Take the material below and output exactly the run of lines from the one containing "-- cells in" down to the one containing "sky130_fd_sc_hd__nor3_1 6, sky130_fd_sc_hd__and2_1", with both included.

*** GIVEN RECORDS Section Begins ***

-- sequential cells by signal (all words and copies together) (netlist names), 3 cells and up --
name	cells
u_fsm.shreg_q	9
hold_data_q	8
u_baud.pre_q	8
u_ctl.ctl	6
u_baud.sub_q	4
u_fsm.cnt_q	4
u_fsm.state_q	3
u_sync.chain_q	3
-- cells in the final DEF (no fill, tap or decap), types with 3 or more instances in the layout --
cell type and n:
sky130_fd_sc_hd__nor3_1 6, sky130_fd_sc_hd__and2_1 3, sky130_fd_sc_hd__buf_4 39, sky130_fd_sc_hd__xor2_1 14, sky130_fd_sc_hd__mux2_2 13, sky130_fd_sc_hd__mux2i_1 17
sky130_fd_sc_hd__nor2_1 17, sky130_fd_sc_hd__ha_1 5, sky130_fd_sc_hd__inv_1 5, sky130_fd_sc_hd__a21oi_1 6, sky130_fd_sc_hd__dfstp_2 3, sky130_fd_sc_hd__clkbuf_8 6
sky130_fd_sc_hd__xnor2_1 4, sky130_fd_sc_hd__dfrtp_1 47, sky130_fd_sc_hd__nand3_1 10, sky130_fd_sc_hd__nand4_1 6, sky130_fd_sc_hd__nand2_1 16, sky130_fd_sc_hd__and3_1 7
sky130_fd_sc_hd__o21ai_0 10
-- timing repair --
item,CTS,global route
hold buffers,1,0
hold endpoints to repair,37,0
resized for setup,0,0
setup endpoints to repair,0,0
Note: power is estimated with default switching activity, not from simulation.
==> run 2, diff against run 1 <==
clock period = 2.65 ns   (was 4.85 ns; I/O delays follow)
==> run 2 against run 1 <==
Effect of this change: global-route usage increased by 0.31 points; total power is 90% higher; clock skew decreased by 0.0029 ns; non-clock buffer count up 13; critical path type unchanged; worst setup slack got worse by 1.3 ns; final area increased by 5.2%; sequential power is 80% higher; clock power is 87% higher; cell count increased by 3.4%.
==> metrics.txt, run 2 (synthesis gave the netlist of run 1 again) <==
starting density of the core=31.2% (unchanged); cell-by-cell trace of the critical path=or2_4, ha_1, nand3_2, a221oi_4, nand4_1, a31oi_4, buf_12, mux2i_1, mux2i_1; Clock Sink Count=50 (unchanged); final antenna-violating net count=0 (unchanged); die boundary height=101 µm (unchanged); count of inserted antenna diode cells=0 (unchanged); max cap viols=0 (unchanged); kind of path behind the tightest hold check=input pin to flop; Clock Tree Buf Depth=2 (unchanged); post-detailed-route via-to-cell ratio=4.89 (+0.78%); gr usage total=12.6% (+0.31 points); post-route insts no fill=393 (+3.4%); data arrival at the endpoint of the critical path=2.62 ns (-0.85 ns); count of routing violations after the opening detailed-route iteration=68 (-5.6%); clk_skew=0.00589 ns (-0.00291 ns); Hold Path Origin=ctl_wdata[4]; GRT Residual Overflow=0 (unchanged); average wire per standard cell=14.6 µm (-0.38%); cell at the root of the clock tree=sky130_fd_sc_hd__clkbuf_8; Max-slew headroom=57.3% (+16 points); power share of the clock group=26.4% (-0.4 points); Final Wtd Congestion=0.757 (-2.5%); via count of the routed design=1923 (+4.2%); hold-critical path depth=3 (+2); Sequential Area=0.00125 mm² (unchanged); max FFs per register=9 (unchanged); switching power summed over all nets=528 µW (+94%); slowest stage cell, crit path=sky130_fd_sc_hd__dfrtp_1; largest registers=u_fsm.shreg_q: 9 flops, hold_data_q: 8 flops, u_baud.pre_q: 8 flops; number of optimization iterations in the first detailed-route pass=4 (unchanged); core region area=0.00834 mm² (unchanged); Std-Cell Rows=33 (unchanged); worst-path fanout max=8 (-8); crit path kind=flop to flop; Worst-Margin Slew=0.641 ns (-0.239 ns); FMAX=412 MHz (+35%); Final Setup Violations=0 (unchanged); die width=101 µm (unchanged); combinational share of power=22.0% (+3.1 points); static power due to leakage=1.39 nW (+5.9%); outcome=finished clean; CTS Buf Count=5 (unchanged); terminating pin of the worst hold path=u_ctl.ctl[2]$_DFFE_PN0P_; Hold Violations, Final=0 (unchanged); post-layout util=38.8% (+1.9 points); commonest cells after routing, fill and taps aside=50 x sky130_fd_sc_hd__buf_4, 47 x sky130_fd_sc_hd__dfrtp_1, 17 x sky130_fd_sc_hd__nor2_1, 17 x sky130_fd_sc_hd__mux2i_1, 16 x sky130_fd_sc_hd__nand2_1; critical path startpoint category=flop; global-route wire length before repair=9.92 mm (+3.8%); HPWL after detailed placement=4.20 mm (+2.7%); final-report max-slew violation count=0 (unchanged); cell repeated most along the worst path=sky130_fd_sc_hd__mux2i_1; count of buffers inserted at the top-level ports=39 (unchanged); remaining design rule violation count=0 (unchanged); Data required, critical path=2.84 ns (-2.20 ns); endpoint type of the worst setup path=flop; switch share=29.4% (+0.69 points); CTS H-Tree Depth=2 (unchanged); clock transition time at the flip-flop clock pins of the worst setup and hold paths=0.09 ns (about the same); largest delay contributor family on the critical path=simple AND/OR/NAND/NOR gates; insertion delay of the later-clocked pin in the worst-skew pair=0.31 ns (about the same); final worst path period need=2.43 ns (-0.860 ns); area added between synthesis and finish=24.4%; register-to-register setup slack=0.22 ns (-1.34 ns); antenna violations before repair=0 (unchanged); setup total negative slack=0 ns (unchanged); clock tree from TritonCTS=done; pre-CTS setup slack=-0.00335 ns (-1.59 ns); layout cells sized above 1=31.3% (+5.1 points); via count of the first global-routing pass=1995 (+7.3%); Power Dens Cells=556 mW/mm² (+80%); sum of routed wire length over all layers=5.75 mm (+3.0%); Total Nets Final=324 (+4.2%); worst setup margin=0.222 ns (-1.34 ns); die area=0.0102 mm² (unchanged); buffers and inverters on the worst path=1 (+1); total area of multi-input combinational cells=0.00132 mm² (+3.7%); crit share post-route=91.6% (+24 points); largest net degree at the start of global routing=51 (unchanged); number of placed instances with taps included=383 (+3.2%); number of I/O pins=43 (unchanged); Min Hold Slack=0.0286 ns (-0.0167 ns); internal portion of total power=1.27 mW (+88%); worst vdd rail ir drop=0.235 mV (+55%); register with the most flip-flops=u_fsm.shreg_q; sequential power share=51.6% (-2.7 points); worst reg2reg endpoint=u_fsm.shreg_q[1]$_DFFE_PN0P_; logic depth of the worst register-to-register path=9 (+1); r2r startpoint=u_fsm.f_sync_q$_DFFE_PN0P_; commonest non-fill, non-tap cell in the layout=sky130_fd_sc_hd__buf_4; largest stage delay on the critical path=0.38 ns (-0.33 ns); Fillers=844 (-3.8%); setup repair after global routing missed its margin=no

*** GIVEN RECORDS Section Ends ***

*SOLUTION TO THIS TASK:*
-- cells in the final DEF (no fill, tap or decap), types with 3 or more instances in the layout --
cell type and n:
sky130_fd_sc_hd__nor3_1 6, sky130_fd_sc_hd__and2_1 3, sky130_fd_sc_hd__buf_4 39, sky130_fd_sc_hd__xor2_1 14, sky130_fd_sc_hd__mux2_2 13, sky130_fd_sc_hd__mux2i_1 17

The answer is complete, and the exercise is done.